Mein heutiges Geschichtsbild prägte sich später als Folge des Interesses für Architektur. Jüngstes Beispiel ist das Haus, in dem ich derzeit lebe. Die Recherche, welcher Architekt das Haus entwarf, führte mich auf die ursprüngliche Nutzung, auf die Eigentümerfamilie sowie deren Nachlaß und Nachkommen, auf Eigentümerwechsel, dicke Stapel zeitgenössischer Zeitungen, Staatsarchive. Das Interesse (immer noch Architektur) führte zu Zeitzeugen und ihrem Fundus und bei der Gelegenheit auch zu vielen Dokumenten links und rechts des ursprünglichen Suchziels. So liefert ein schlichtes Mathematik-Lehrbuch aus den 30ern puren Zeitgeist, wenn dort auszurechnen ist, wieviele Doppelzentner Saatgut man für den Gegenwert der Unterbringung eines Erbgeschädigten kaufen kann. In meinem Besitz befindet sich der komplette Schriftverkehr einer Behörde der Stadt Hamburg mit dem ehemaligen Eigentümer dieses ganzes Dorfes, in dem es um den Verkauf geht, um hier tausende (!) Geistesgestörte unterzubringen. Um es deutlich zu sagen: Es ging hier nicht um Krankenpflege, es war ein Lager. Allein auf der Fläche, die ich heute ganz alleine bewohne (na gut, zusammen mit 2 Katzen), wurden fast 100 Menschen untergebracht. Genau an dem Platz, in diesem Haus, in diesem Raum, von dem aus ich jetzt schreibe! Allein der beschriebene Vorgang liefert zusammen mit viel Persönlichem der Beteiligten und zeitgenössischen Zeitungsberichten bis hin zu Inventarverzeichnissen auf insgesamt vielen hundert vergilbten Seiten ein verdammt genaues Bild der Geschehnisse. Darunter ist viel Alltägliches und Banales, aber das gehört dazu, um sich ein authentisches Bild machen zu können. Und das ist nur ein einziger Vorgang von mehreren, über die ich recherchiere! Wie gesagt, ist Architektur (genauer: Denkmalschutz) mein Hobby und bei der Recherche breiten sich die Vergangenheit und der herrschende Geist aus, als sei ich dabei gewesen.

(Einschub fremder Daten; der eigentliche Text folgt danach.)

`config.mk`:
```
export PLATFORM = sky130hd
export DESIGN_NAME = led_fade_sequencer
export DESIGN_NICKNAME = d
export VERILOG_FILES = /design/src/rtl/led_seq_pkg.sv /design/src/rtl/led_seq_tick_gen.sv /design/src/rtl/led_fade_sequencer.sv
export SDC_FILE = /design/constraint.sdc
export NUM_CORES = 1
export LEC_CHECK = 0
export CAP_MARGIN = 30
export CORE_MARGIN = 10
export CORE_UTILIZATION = 54
export DETAILED_ROUTE_END_ITERATION = 10
export GPL_TIMING_DRIVEN = 0
export PLACE_DENSITY = 0.77
export RECOVER_POWER = 100
export SYNTH_ARGS = -nofsm -noshare
export SYNTH_HDL_FRONTEND = slang
export SYNTH_SLANG_ARGS = --single-unit
```
`constraint.sdc`:
```
create_clock -name clk -period 4.47 [get_ports clk]
set_input_delay 0.447 -clock clk [delete_from_list [all_inputs] [get_ports clk]]
set_output_delay 0.447 -clock clk [all_outputs]
set_load 0.02 [all_outputs]
```
`src/rtl/led_seq_pkg.sv`:
```
// Shared definitions for the LED chase-fade sequencer: FSM state encoding
// and a constant-evaluable ceiling-log2 helper for sizing index registers.
package led_seq_pkg;

  typedef enum logic [1:0] {
    ST_IDLE      = 2'd0,
    ST_RAMP_UP   = 2'd1,
    ST_HOLD      = 2'd2,
    ST_RAMP_DOWN = 2'd3
  } state_e;

  // Ceiling log2; clog2(1) == 0, clog2(4) == 2, clog2(5) == 3.
  function automatic int clog2(input int value);
    int r;
    int v;
    r = 0;
    v = value - 1;
    while (v > 0) begin
      r = r + 1;
      v = v >> 1;
    end
    return r;
  endfunction

endpackage

```
`src/rtl/led_seq_tick_gen.sv`:
```
// Step-rate prescaler for the fade sequencer. Free-runs over 0..2^DIV_LEN-1
// while not cleared and flags the terminal count as a one-cycle tick; the
// counter wraps naturally at all-ones. Clear holds the count at zero and
// masks the tick.
module led_seq_tick_gen #(
  parameter int DIV_LEN = 22
) (
  input  logic clk,
  input  logic rst_n,
  input  logic clr_i,
  output logic tick_o
);

  logic [DIV_LEN-1:0] cnt_q;

  // Prescaler count: held at zero when cleared, otherwise increments and wraps.
  always_ff @(posedge clk or negedge rst_n) begin
    if (!rst_n) begin
      cnt_q <= '0;
    end else if (clr_i) begin
      cnt_q <= '0;
    end else begin
      cnt_q <= cnt_q + DIV_LEN'(1);
    end
  end

  assign tick_o = !clr_i && (cnt_q == '1);

endmodule

```
`src/rtl/led_fade_sequencer.sv`:
```
// Single-channel chase-fade sequencer driving the compare inputs of a pwm_1
// array. The active channel ramps 0->MAX, holds HOLD_TICKS steps, ramps back
// to 0, then the next channel takes over. All outputs are registered.
// Optional build macro: LED_FADE_SEQ_LOOP_EN -- when defined the sequence
// wraps from the last channel back to channel 0 and runs until stop; when
// undefined it returns to IDLE with a one-cycle done pulse.
module led_fade_sequencer
  import led_seq_pkg::*;
#(
  parameter int NUM_CH     = 8,
  parameter int CTR_LEN    = 3,
  parameter int DIV_LEN    = 22,
  parameter int HOLD_TICKS = 4
) (
  input  logic                           clk,
  input  logic                           rst_n,
  input  logic                           start,
  input  logic                           stop,
  output logic                           busy,
  output logic                           done,
  output logic [clog2(NUM_CH)-1:0]       active_ch,
  output logic [NUM_CH*CTR_LEN-1:0]      compare_bus
);

  localparam int CH_W      = clog2(NUM_CH);
  localparam int HOLD_W    = (HOLD_TICKS > 0) ? clog2(HOLD_TICKS + 1) : 1;
  localparam int HOLD_LAST = (HOLD_TICKS > 0) ? HOLD_TICKS - 1 : 0;
  localparam logic [CTR_LEN-1:0] LVL_MAX = '1;
  localparam logic [CH_W-1:0]    CH_LAST = CH_W'(NUM_CH - 1);

  // Level steps saturate at the ends so a stray tick can never wrap the LED.
  function automatic logic [CTR_LEN-1:0] sat_inc(input logic [CTR_LEN-1:0] lvl);
    return (lvl == LVL_MAX) ? LVL_MAX : lvl + CTR_LEN'(1);
  endfunction

  function automatic logic [CTR_LEN-1:0] sat_dec(input logic [CTR_LEN-1:0] lvl);
    return (lvl == '0) ? '0 : lvl - CTR_LEN'(1);
  endfunction

  state_e                    state_q, state_d;
  logic [CTR_LEN-1:0]        level_q, level_d;
  logic [HOLD_W-1:0]         hold_q, hold_d;
  logic [CH_W-1:0]           ch_q, ch_d;
  logic                      busy_q, busy_d;
  logic                      done_q, done_d;
  logic [NUM_CH*CTR_LEN-1:0] cmp_q, cmp_d;

  logic accept;
  logic tick;
  logic presc_clr;

  // A start is taken only from IDLE and only when stop is not also asserted.
  assign accept    = (state_q == ST_IDLE) && start && !stop;
  // The prescaler runs from the accepting cycle onward so the first step lands
  // exactly 2^DIV_LEN cycles later; it is parked at zero whenever idle or stopping.
  assign presc_clr = !(busy_q || accept) || stop;

  led_seq_tick_gen #(
    .DIV_LEN (DIV_LEN)
  ) u_tick_gen (
    .clk    (clk),
    .rst_n  (rst_n),
    .clr_i  (presc_clr),
    .tick_o (tick)
  );

  // Next-state logic: FSM transitions, level/hold/channel updates, compare bus image.
  always_comb begin
    state_d = state_q;
    level_d = level_q;
    hold_d  = hold_q;
    ch_d    = ch_q;
    busy_d  = busy_q;
    done_d  = 1'b0;
    cmp_d   = '0;

    if (stop) begin
      state_d = ST_IDLE;
      level_d = '0;
      hold_d  = '0;
      ch_d    = '0;
      busy_d  = 1'b0;
    end else begin
      case (state_q)
        ST_IDLE: begin
          if (start) begin
            state_d = ST_RAMP_UP;
            level_d = '0;
            hold_d  = '0;
            ch_d    = '0;
            busy_d  = 1'b1;
          end
        end

        ST_RAMP_UP: begin
          if (tick) begin
            level_d = sat_inc(level_q);
            if (level_d == LVL_MAX) begin
              hold_d  = '0;
              state_d = (HOLD_TICKS > 0) ? ST_HOLD : ST_RAMP_DOWN;
            end
          end
        end

        ST_HOLD: begin
          if (tick) begin
            if (hold_q == HOLD_W'(HOLD_LAST)) begin
              hold_d  = '0;
              state_d = ST_RAMP_DOWN;
            end else begin
              hold_d = hold_q + HOLD_W'(1);
            end
          end
        end

        ST_RAMP_DOWN: begin
          if (tick) begin
            level_d = sat_dec(level_q);
            if (level_d == '0) begin
              if (ch_q != CH_LAST) begin
                ch_d    = ch_q + CH_W'(1);
                state_d = ST_RAMP_UP;
              end else begin
`ifdef LED_FADE_SEQ_LOOP_EN
                ch_d    = '0;
                state_d = ST_RAMP_UP;
`else
                ch_d    = '0;
                state_d = ST_IDLE;
                busy_d  = 1'b0;
                done_d  = 1'b1;
`endif
              end
            end
          end
        end

        default: begin
          state_d = ST_IDLE;
          level_d = '0;
          hold_d  = '0;
          ch_d    = '0;
          busy_d  = 1'b0;
        end
      endcase
    end

    for (int i = 0; i < NUM_CH; i++) begin
      if (ch_d == CH_W'(i)) begin
        cmp_d[i*CTR_LEN +: CTR_LEN] = level_d;
      end
    end
  end

  // State and output registers; reset returns everything to the idle image at once.
  always_ff @(posedge clk or negedge rst_n) begin
    if (!rst_n) begin
      state_q <= ST_IDLE;
      level_q <= '0;
      hold_q  <= '0;
      ch_q    <= '0;
      busy_q  <= 1'b0;
      done_q  <= 1'b0;
      cmp_q   <= '0;
    end else begin
      state_q <= state_d;
      level_q <= level_d;
      hold_q  <= hold_d;
      ch_q    <= ch_d;
      busy_q  <= busy_d;
      done_q  <= done_d;
      cmp_q   <= cmp_d;
    end
  end

  assign busy        = busy_q;
  assign done        = done_q;
  assign active_ch   = ch_q;
  assign compare_bus = cmp_q;

endmodule

```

In meinem Bücherregal steht „Mein Kampf“ (leider keine Originalausgabe) und mir ist das Parteiprogramm der NSDAP bekannt (kannst Du als pdf im Internet herunterladen). Nein, werter Meister aus Deutschland, bei mir liegt kein verzerrtes Geschichtsbild vor, sondern ein detailliert belegtes. Ich bin auf keinerlei nachträgliche Interpretationen und auf kein Eingeflüster angewiesen, ich hab die Originale hier bei mir! Ob vom Mecklenburgischen Staatsministerium an den Herrn Reichstatthalter oder handschriftlich an den Oberbürgermeister der Stadt Hamburg, unterzeichnet mit Heil Hitler Schuldt v. 7. Dez. 1938. Sehr schön auch Behördeninternes mit handschriftlichen Hinweisen, wer zu informieren ist und wer unter keinen Umständen … an den Reichsnährstand, den Landesbauernführer … vom Gauleiter an den Kreisleiter der NSDAP usw… Solche Sachen sucht man im Internet vergeblich, aber in den Staatsarchiven wird man fündig und an Originale kommt man aus Familienbesitz.
Obwohl mein erstes Interesse eher Ziegelformaten, Ausführung von Ortgängen und zeitgenössischer Abschätzung von Tragwerken gilt, komme ich dabei unweigerlich auf das ganze Umfeld von Haftbefehlen, persönlichen Briefen, bis hin zu Ortschroniken, nach jahrelanger Sammelei und „Privatforscherei“ ein recht vollständiges Bild. Jedenfalls im Zeitraum von 1900 bis 1948 so vollständig, daß mich der Verdacht eines „von feindseligen Lügen und Selbsthaß“ verfälschten Geschichtsbilds nicht treffen kann.